• _What is needed_
Find the line that contains "set_input_delay 1.644 -clock". Then set down that line and all the lines after it, to the end of the records, exactly and with nothing added.

[Stored data entries]
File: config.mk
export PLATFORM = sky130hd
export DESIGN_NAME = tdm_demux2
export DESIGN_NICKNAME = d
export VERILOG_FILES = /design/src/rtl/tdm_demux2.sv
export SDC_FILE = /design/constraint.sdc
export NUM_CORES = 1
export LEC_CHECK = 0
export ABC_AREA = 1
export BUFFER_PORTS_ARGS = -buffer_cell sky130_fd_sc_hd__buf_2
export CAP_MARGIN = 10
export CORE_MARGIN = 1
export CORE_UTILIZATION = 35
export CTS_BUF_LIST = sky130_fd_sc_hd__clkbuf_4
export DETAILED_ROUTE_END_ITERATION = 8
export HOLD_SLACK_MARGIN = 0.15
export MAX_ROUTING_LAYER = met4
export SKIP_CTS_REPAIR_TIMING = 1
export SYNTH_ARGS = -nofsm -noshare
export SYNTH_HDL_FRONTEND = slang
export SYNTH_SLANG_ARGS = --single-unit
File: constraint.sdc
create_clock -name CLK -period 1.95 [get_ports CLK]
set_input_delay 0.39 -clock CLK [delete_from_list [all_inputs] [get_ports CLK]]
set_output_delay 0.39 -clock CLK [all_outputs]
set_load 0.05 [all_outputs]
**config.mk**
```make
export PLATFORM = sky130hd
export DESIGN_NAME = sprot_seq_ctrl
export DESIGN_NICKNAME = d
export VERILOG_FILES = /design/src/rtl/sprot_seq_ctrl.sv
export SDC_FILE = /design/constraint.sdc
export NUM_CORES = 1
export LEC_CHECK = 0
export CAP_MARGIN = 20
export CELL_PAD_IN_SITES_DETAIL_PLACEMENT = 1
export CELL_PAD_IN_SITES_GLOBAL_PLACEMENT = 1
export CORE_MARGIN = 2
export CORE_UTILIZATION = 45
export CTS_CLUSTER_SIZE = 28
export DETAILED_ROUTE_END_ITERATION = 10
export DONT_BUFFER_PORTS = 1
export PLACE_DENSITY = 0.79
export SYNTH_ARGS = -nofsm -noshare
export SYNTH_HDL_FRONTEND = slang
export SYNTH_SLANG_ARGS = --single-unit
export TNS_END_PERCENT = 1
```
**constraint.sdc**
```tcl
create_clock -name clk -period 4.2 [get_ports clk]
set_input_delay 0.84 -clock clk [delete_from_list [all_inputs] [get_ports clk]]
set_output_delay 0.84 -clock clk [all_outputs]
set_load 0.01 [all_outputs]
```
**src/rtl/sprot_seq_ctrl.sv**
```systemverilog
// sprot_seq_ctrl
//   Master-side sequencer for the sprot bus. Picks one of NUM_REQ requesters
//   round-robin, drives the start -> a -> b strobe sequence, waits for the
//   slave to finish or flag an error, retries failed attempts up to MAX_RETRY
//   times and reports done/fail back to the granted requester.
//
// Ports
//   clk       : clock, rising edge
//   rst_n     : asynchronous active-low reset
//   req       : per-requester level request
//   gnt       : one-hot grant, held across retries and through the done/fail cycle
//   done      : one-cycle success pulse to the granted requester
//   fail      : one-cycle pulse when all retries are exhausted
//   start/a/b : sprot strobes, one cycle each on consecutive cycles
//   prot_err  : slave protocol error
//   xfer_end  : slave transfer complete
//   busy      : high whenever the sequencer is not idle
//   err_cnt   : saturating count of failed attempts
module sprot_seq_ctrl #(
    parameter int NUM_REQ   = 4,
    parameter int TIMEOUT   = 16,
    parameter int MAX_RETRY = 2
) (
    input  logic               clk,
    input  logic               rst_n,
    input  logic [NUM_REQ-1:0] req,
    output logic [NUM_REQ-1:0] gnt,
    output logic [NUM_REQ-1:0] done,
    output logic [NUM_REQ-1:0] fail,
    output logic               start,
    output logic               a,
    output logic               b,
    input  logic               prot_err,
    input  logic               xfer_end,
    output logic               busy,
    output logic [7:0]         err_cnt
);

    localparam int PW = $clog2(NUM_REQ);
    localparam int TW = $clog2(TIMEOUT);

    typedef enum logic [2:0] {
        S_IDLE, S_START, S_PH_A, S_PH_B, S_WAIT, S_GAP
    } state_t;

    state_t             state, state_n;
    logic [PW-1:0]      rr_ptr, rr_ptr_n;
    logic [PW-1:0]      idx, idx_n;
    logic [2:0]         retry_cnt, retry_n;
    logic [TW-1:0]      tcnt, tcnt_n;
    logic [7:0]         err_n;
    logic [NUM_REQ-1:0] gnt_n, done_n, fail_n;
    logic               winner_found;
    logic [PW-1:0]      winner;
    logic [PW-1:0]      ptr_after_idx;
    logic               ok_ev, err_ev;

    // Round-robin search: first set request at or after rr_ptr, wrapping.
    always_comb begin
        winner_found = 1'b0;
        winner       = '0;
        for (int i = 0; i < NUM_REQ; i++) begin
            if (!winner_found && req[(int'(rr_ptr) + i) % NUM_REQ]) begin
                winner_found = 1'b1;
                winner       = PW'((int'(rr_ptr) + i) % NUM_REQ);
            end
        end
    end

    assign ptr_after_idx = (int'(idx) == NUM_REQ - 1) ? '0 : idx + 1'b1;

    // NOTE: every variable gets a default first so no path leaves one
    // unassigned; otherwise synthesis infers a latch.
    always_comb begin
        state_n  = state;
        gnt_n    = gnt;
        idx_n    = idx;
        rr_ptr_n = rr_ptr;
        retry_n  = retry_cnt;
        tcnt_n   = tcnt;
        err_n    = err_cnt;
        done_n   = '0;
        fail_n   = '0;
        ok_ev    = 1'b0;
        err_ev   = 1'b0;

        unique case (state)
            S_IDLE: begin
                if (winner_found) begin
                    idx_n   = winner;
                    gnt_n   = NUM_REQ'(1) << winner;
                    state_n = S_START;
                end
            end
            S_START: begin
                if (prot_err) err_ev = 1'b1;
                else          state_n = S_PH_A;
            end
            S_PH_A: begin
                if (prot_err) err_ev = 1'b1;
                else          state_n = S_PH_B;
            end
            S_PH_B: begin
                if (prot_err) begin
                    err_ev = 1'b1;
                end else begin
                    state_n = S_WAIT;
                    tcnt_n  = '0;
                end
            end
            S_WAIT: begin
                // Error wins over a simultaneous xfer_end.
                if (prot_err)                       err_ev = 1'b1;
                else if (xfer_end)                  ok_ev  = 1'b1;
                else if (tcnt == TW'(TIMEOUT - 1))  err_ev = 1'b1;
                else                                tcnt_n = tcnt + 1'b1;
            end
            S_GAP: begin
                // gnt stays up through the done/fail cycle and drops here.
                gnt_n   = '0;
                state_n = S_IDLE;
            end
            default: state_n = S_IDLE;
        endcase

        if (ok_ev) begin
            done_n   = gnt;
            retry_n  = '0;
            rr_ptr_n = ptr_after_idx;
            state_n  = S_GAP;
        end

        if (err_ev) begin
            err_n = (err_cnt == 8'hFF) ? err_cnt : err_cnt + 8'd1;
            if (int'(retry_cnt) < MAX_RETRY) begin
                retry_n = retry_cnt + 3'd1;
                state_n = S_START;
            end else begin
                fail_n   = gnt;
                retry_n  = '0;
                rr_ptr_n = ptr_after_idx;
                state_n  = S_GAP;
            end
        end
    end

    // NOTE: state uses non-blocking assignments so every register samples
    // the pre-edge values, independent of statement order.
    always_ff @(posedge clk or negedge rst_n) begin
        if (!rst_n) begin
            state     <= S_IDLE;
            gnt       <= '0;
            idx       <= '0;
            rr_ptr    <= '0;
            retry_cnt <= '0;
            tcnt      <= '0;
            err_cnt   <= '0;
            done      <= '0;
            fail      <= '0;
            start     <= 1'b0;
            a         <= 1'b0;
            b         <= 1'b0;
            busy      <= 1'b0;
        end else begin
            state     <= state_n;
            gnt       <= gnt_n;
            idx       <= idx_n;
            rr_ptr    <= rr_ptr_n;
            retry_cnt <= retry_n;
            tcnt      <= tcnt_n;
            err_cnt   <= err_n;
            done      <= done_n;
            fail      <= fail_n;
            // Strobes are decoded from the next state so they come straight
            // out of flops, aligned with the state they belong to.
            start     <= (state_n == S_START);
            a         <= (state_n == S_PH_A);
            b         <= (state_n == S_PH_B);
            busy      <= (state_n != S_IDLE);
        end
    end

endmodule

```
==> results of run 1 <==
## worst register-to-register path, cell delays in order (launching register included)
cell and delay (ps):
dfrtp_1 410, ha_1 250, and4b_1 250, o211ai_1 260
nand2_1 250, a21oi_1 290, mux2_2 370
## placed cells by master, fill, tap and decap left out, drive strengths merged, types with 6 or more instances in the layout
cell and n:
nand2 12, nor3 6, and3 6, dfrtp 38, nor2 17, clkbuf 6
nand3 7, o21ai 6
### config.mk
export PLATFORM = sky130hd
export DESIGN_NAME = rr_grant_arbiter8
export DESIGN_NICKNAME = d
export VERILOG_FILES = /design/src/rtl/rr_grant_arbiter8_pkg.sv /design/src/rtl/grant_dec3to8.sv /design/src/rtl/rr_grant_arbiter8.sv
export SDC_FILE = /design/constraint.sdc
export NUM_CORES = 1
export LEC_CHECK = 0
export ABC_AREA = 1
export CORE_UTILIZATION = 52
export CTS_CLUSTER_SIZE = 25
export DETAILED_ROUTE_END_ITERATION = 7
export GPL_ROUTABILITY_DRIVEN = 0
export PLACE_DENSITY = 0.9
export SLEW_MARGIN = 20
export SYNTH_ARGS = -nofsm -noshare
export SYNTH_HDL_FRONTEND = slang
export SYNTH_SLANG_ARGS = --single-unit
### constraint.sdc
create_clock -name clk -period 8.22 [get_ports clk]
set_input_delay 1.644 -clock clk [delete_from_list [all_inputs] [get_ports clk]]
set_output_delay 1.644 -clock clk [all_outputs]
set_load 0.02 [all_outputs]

• _Exercise solution_
set_input_delay 1.644 -clock clk [delete_from_list [all_inputs] [get_ports clk]]
set_output_delay 1.644 -clock clk [all_outputs]
set_load 0.02 [all_outputs]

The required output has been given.